MAPS – Article: Indigenous-led Medicine Conservation – Essential Strategy for Successful Interaction with the Psychedelic Boom

The connection between the psychedelic movement and Indigenous medicine is complex and multifaceted. Western science has classified and redefined as “psychedelic” several plants and substances that hold transcendent value for many Indigenous cultures around the world. These ancestral medicines are deemed sacred and are used in ritual contexts to mediate healing and communication with the spirit world, gain insights, and treat various physical, mental and spiritual ailments.

Indigenous-led Medicine conservation is biocultural conservation. It is NOT an effort to simply preserve these medicines (and supply chains) – or their constituent molecules and/or specific habitat – but the entire ecological, social and cultural milieus within which they exist, and from which they cannot be separated without compromising the system as a whole. This holistic conservation, in turn, prompts the conservation and revitalization of vast ecosystems – rainforests and deserts – benefiting the entire planet, protecting our biodiversity (31 of the 36 recognized global biodiversity hotspots included Indigenous lands, among them, 79% have experienced armed conflicts in recent decades; Beatie et al., 2023; Raman et al., 2023), and ensuring a good home for humans and medicines for future generations.

The interaction between Indigenous cultures and the psychedelic movement is evolving; the latter is recognizing that Indigenous wisdom has informed the way psychedelics are being used clinically and therapeutically; and the former are emphasizing the importance of localized, heritage and culturally informed “set and setting” in which medicines like Peyote, Ayahuasca, Iboga and Mushrooms are actively utilized by highly trained practitioners today and directly support the health of Indigenous communities.

The mission of the IMC Fund is ensuring a future where Indigenous peoples, their territories, their medicines and their knowledges thrive for generations to come. Imagine 50 years from now, a psychedelic boom that addresses mental health, addiction, trauma, and supporting healthy communities, has accomplished its healing goals without being another extractive pressure harming ancient wisdom, cultures and knowledge, and has in fact deeply supported the peoples and lands they are entwined with, ensuring healing for all (Indigenous Medicine Conservation Fund, accessed February 2024).

 “One of the things that always crosses my mind is, our purpose for living this life is to prepare [our] offspring to enjoy and to live in this world, to give them the skills they need to enjoy and to survive,” says Steven Benally, a board member of the Indigenous Peyote Conservation Initiative (IPCI). We are “the bridge between elders and future generations,” says Lucy Bennally, Steven’s wife and an IMC Fund Conservation Committee member. People in the 50+ age category have an essential role, to pass “ancestral and cultural information to our children and grandchildren.”

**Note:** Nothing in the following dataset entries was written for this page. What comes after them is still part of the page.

$ cat src/rtl/jt900h_memarb.sv
// Two-port arbiter/sequencer sharing one 16-bit synchronous RAM between the jt900h CPU bus
// and an auxiliary requester. One access at a time, registered outputs, cen-qualified state.
module jt900h_memarb #(
  parameter int AW      = 12,
  parameter int RDLAT   = 1,
  parameter int MAXWAIT = 3
) (
  input  logic          clk,
  input  logic          rst,
  input  logic          cen,

  input  logic          cpu_req,
  input  logic [23:0]   cpu_addr,
  input  logic [15:0]   cpu_din,
  input  logic [1:0]    cpu_we,
  output logic [15:0]   cpu_dout,
  output logic          cpu_rdy,

  input  logic          aux_req,
  input  logic [23:0]   aux_addr,
  input  logic [15:0]   aux_din,
  input  logic [1:0]    aux_we,
  output logic [15:0]   aux_dout,
  output logic          aux_rdy,

  output logic          mem_cs,
  output logic [AW-2:0] mem_addr,
  output logic [15:0]   mem_din,
  output logic [1:0]    mem_we,
  input  logic [15:0]   mem_dout,
  output logic          gnt
);

  typedef enum logic [1:0] {IDLE, ACCESS, DONE} state_t;

  localparam logic [2:0] LAT_M1 = 3'(RDLAT - 1);
  localparam logic [7:0] MAXW   = 8'(MAXWAIT);

  state_t        state, state_nxt;
  logic [2:0]    cnt, cnt_nxt;
  logic          rd, rd_nxt;
  logic [7:0]    starve, starve_nxt;
  logic          pick_aux;

  logic          mem_cs_nxt, gnt_nxt, cpu_rdy_nxt, aux_rdy_nxt;
  logic [AW-2:0] mem_addr_nxt;
  logic [15:0]   mem_din_nxt, cpu_dout_nxt, aux_dout_nxt;
  logic [1:0]    mem_we_nxt;

  // Byte-select bit and the bits above the RAM window are aliased away.
  logic unused_ok;
  assign unused_ok = &{1'b0, cpu_addr[23:AW], cpu_addr[0], aux_addr[23:AW], aux_addr[0]};

  always_comb begin
    // NOTE: every signal gets a default first so no path leaves one unassigned (no latches).
    state_nxt    = state;
    cnt_nxt      = cnt;
    rd_nxt       = rd;
    starve_nxt   = starve;
    pick_aux     = 1'b0;
    mem_cs_nxt   = mem_cs;
    mem_addr_nxt = mem_addr;
    mem_din_nxt  = mem_din;
    mem_we_nxt   = mem_we;
    gnt_nxt      = gnt;
    cpu_rdy_nxt  = cpu_rdy;
    aux_rdy_nxt  = aux_rdy;
    cpu_dout_nxt = cpu_dout;
    aux_dout_nxt = aux_dout;

    case (state)
      IDLE: begin
        if (cpu_req || aux_req) begin
          // CPU has priority until aux has waited MAXWAIT CPU grants.
          pick_aux   = aux_req && (!cpu_req || starve >= MAXW);
          state_nxt  = ACCESS;
          mem_cs_nxt = 1'b1;
          gnt_nxt    = pick_aux;
          cnt_nxt    = LAT_M1;
          if (pick_aux) begin
            mem_addr_nxt = aux_addr[AW-1:1];
            mem_din_nxt  = aux_din;
            mem_we_nxt   = aux_we;
            rd_nxt       = (aux_we == 2'b00);
            starve_nxt   = 8'd0;
          end else begin
            mem_addr_nxt = cpu_addr[AW-1:1];
            mem_din_nxt  = cpu_din;
            mem_we_nxt   = cpu_we;
            rd_nxt       = (cpu_we == 2'b00);
            if (aux_req && starve < MAXW) starve_nxt = starve + 8'd1;
          end
        end
      end

      ACCESS: begin
        mem_we_nxt = 2'b00;
        if (!rd || cnt == 3'd0) begin
          state_nxt  = DONE;
          mem_cs_nxt = 1'b0;
          if (gnt) begin
            aux_rdy_nxt = 1'b1;
            if (rd) aux_dout_nxt = mem_dout;
          end else begin
            cpu_rdy_nxt = 1'b1;
            if (rd) cpu_dout_nxt = mem_dout;
          end
        end else begin
          cnt_nxt = cnt - 3'd1;
        end
      end

      DONE: begin
        cpu_rdy_nxt = 1'b0;
        aux_rdy_nxt = 1'b0;
        state_nxt   = IDLE;
      end

      default: state_nxt = IDLE;
    endcase
  end

  always_ff @(posedge clk or posedge rst) begin
    if (rst) begin
      state <= IDLE;
    end else if (cen) begin
      // NOTE: sequential state uses non-blocking assignments so all registers update together.
      state <= state_nxt;
    end
  end

  always_ff @(posedge clk or posedge rst) begin
    if (rst) begin
      cnt      <= 3'd0;
      rd       <= 1'b0;
      starve   <= 8'd0;
      mem_cs   <= 1'b0;
      mem_addr <= '0;
      mem_din  <= 16'd0;
      mem_we   <= 2'b00;
      gnt      <= 1'b0;
      cpu_rdy  <= 1'b0;
      aux_rdy  <= 1'b0;
      cpu_dout <= 16'd0;
      aux_dout <= 16'd0;
    end else if (cen) begin
      cnt      <= cnt_nxt;
      rd       <= rd_nxt;
      starve   <= starve_nxt;
      mem_cs   <= mem_cs_nxt;
      mem_addr <= mem_addr_nxt;
      mem_din  <= mem_din_nxt;
      mem_we   <= mem_we_nxt;
      gnt      <= gnt_nxt;
      cpu_rdy  <= cpu_rdy_nxt;
      aux_rdy  <= aux_rdy_nxt;
      cpu_dout <= cpu_dout_nxt;
      aux_dout <= aux_dout_nxt;
    end
  end

endmodule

The pace of the Western world is not the same as in Indigenous societies. “The time in the community is governed by natural cycles, not by consumerism” – says Osiris Garcia, PhD, a Mazatec researcher and community member working to understand the needs of the Mushroom-using Mazatec people in the Sierra Mazateca in Mexico. “Many psycho-emotional illnesses are the result of the pace and pressures of modern societies.” So-called progress and modernity are destroying our sense of collective-self and we’re becoming oblivious of the visceral bond that ties us to mother earth and natural rhythms.

Compared with the fast-paced and consumption-oriented mindset of the West, Indigenous ways of being look at the past to understand the present as we prepare for the future. Biocultural medicine conservation is always this eye toward a future of abundance, deeply fortified knowledge systems, and everything in place to support future needs for healing and health. Unlike modern environmental efforts, biocultural conservation does not separate humans from their environment.